Fermented Code: Modelling the Microbial Through Miso
Fermentation is the focus of the first season of Compendium, an evolving collective archive initiated by Serpentine’s Synthetic Ecologies Lab. In this companion essay to Compendium Season One: Microbial Lore, writer Claire L. Evans journeys outward from a batch of homemade miso, considering fermentation from the microscopic level to vast scales of time, space and transformation.
It seemed like a good idea: make misery miso.
It was April 2020. I was growing scallions on the windowsill and reviving my sourdough starter, both nervous reactions to the uncertainty of the moment. I was so anxious, I’d wake up every morning with my heart racing, my somatic system primed for reality’s daily onslaught. By making miso, I thought I’d sublimate the year’s dread into something meaningful. If nothing else, it would pass the time. Making miso is an ancient ritual, but as I mashed my boiled soybeans, I imagined the future and all its flavours. At the end of the year, I thought, I’d decant the miso from the stoneware crock in the cupboard and dole it out in jars to my friends, proclaiming, “we made it!”

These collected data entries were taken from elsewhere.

## src/rtl/reset_sequencer.sv

```systemverilog
// Reset sequencer: after a power-on wait, releases four peripheral resets one
// stage at a time. Each stage must acknowledge on periph_ready within a timeout,
// and then gets a settle gap before the next stage is released. Once every
// stage is out of reset, all released stages are watched continuously. If any of
// them drops ready, or a stage times out, every peripheral reset is re-asserted
// and the sequencer parks in FAULT until restart or rst_n.
//
// Ports:
//   clk_50m       in   system clock, rising edge
//   rst_n         in   asynchronous active-low reset
//   restart       in   synchronous single-cycle soft restart, highest priority
//   periph_ready  in   [3:0] per-stage ready, asynchronous (2-flop synchronized)
//   periph_rst_n  out  [3:0] per-stage active-low peripheral resets, registered
//   seq_done      out  all stages released and healthy, registered
//   seq_fault     out  sequencer in FAULT, registered
//   fault_stage   out  [1:0] failing stage index, valid while seq_fault=1
module reset_sequencer #(
    parameter logic [23:0] POR_CYCLES     = 24'd2500000,
    parameter logic [23:0] TIMEOUT_CYCLES = 24'd500000,
    parameter logic [23:0] GAP_CYCLES     = 24'd50000
) (
    input  logic       clk_50m,
    input  logic       rst_n,
    input  logic       restart,
    input  logic [3:0] periph_ready,
    output logic [3:0] periph_rst_n,
    output logic       seq_done,
    output logic       seq_fault,
    output logic [1:0] fault_stage
);

    typedef enum logic [2:0] {
        StPor,
        StRelease,
        StWaitRdy,
        StGap,
        StDone,
        StFault
    } state_e;

    state_e      state_q, state_d;
    logic [23:0] cnt_q, cnt_d;
    logic [1:0]  stg_q, stg_d;
    logic [3:0]  prst_q, prst_d;
    logic        done_q, done_d;
    logic        fault_q, fault_d;
    logic [1:0]  fstage_q, fstage_d;

    logic [3:0]  rdy_meta_q, rdy_sync_q;

    logic [3:0]  watch_mask;
    logic [3:0]  drop;
    logic [1:0]  drop_idx;

    // Two-flop synchronizer per ready bit.
    always_ff @(posedge clk_50m or negedge rst_n) begin
        if (!rst_n) begin
            rdy_meta_q <= 4'b0000;
            rdy_sync_q <= 4'b0000;
        end else begin
            rdy_meta_q <= periph_ready;
            rdy_sync_q <= rdy_meta_q;
        end
    end

    // Stages that must stay ready: those below stg, plus stg itself once its
    // ready has been seen (i.e. in GAP and DONE, not in WAIT_RDY).
    always_comb begin
        watch_mask = 4'b0000;
        for (int j = 0; j < 4; j++) begin
            if (2'(j) < stg_q) begin
                watch_mask[j] = 1'b1;
            end else if ((2'(j) == stg_q) && (state_q == StGap || state_q == StDone)) begin
                watch_mask[j] = 1'b1;
            end
        end
        if (!(state_q == StWaitRdy || state_q == StGap || state_q == StDone)) begin
            watch_mask = 4'b0000;
        end
    end

    assign drop = watch_mask & ~rdy_sync_q;

    // Lowest dropped stage wins.
    always_comb begin
        drop_idx = 2'd0;
        for (int j = 3; j >= 0; j--) begin
            if (drop[j]) begin
                drop_idx = 2'(j);
            end
        end
    end

    always_comb begin
        state_d  = state_q;
        cnt_d    = cnt_q;
        stg_d    = stg_q;
        prst_d   = prst_q;
        done_d   = done_q;
        fault_d  = fault_q;
        fstage_d = fstage_q;

        if (restart) begin
            state_d  = StPor;
            cnt_d    = 24'd0;
            stg_d    = 2'd0;
            prst_d   = 4'b0000;
            done_d   = 1'b0;
            fault_d  = 1'b0;
            fstage_d = 2'd0;
        end else if (drop != 4'b0000) begin
            state_d  = StFault;
            prst_d   = 4'b0000;
            done_d   = 1'b0;
            fault_d  = 1'b1;
            fstage_d = drop_idx;
        end else begin
            case (state_q)
                StPor: begin
                    if (cnt_q == POR_CYCLES - 24'd1) begin
                        state_d = StRelease;
                        cnt_d   = 24'd0;
                        stg_d   = 2'd0;
                    end else begin
                        cnt_d = cnt_q + 24'd1;
                    end
                end
                StRelease: begin
                    prst_d[stg_q] = 1'b1;
                    state_d       = StWaitRdy;
                    cnt_d         = 24'd0;
                end
                StWaitRdy: begin
                    // Ready is tested first so it wins over a same-cycle timeout.
                    if (rdy_sync_q[stg_q]) begin
                        state_d = StGap;
                        cnt_d   = 24'd0;
                    end else if (cnt_q == TIMEOUT_CYCLES - 24'd1) begin
                        state_d  = StFault;
                        prst_d   = 4'b0000;
                        done_d   = 1'b0;
                        fault_d  = 1'b1;
                        fstage_d = stg_q;
                    end else begin
                        cnt_d = cnt_q + 24'd1;
                    end
                end
                StGap: begin
                    if (cnt_q == GAP_CYCLES - 24'd1) begin
                        cnt_d = 24'd0;
                        if (stg_q == 2'd3) begin
                            state_d = StDone;
                            done_d  = 1'b1;
                            prst_d  = 4'b1111;
                        end else begin
                            stg_d   = stg_q + 2'd1;
                            state_d = StRelease;
                        end
                    end else begin
                        cnt_d = cnt_q + 24'd1;
                    end
                end
                StDone: begin
                end
                StFault: begin
                end
                default: begin
                    state_d = StPor;
                    cnt_d   = 24'd0;
                    stg_d   = 2'd0;
                    prst_d  = 4'b0000;
                    done_d  = 1'b0;
                    fault_d = 1'b0;
                end
            endcase
        end
    end

    always_ff @(posedge clk_50m or negedge rst_n) begin
        if (!rst_n) begin
            state_q  <= StPor;
            cnt_q    <= 24'd0;
            stg_q    <= 2'd0;
            prst_q   <= 4'b0000;
            done_q   <= 1'b0;
            fault_q  <= 1'b0;
            fstage_q <= 2'd0;
        end else begin
            state_q  <= state_d;
            cnt_q    <= cnt_d;
            stg_q    <= stg_d;
            prst_q   <= prst_d;
            done_q   <= done_d;
            fault_q  <= fault_d;
            fstage_q <= fstage_d;
        end
    end

    assign periph_rst_n = prst_q;
    assign seq_done     = done_q;
    assign seq_fault    = fault_q;
    assign fault_stage  = fstage_q;

endmodule

```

By the time Christmas came around, I already knew that something had gone terribly wrong. I lifted the weights, peeled plastic wrap from the surface of the miso and scraped the thick layer of salt separating it from the air. Over the last few weeks, instead of the warm, sweet odour of miso, my kitchen had slowly filled with a pungent rot – a smell closer to a strong blue cheese. A dark blue-green mould crept malevolently along the edges of the crock. My misery miso had lived up to its name, and to the year of its creation. Like me, it was miserable.
Of course, you can’t ruin a miso with bad vibes alone. But as the American fermentation revivalist Sandor Ellix Katz writes, fermentation “provides us with a powerful metaphor with infinite regenerative power.” Social and political change bubbles like an active ferment, transforming the world over time. And the persistence of fermented foods across 2,000 years of human culture suggests that resilience is a consequence of entanglement, rather than isolation. Seoul-based collective Rice Sisters Brewing Club uses these metaphors in practice, staging artistic ‘social fermentations’ exploring how social models might ripen and transform with the help of a starter. Fermentation, as they explain it, “represents the clash of agreements, disagreements, and sparks of resonance when different beings meet.” But in the case of my misery miso, the metaphor was more straightforward: if you’re going to cook with time, make sure you’re having a good time.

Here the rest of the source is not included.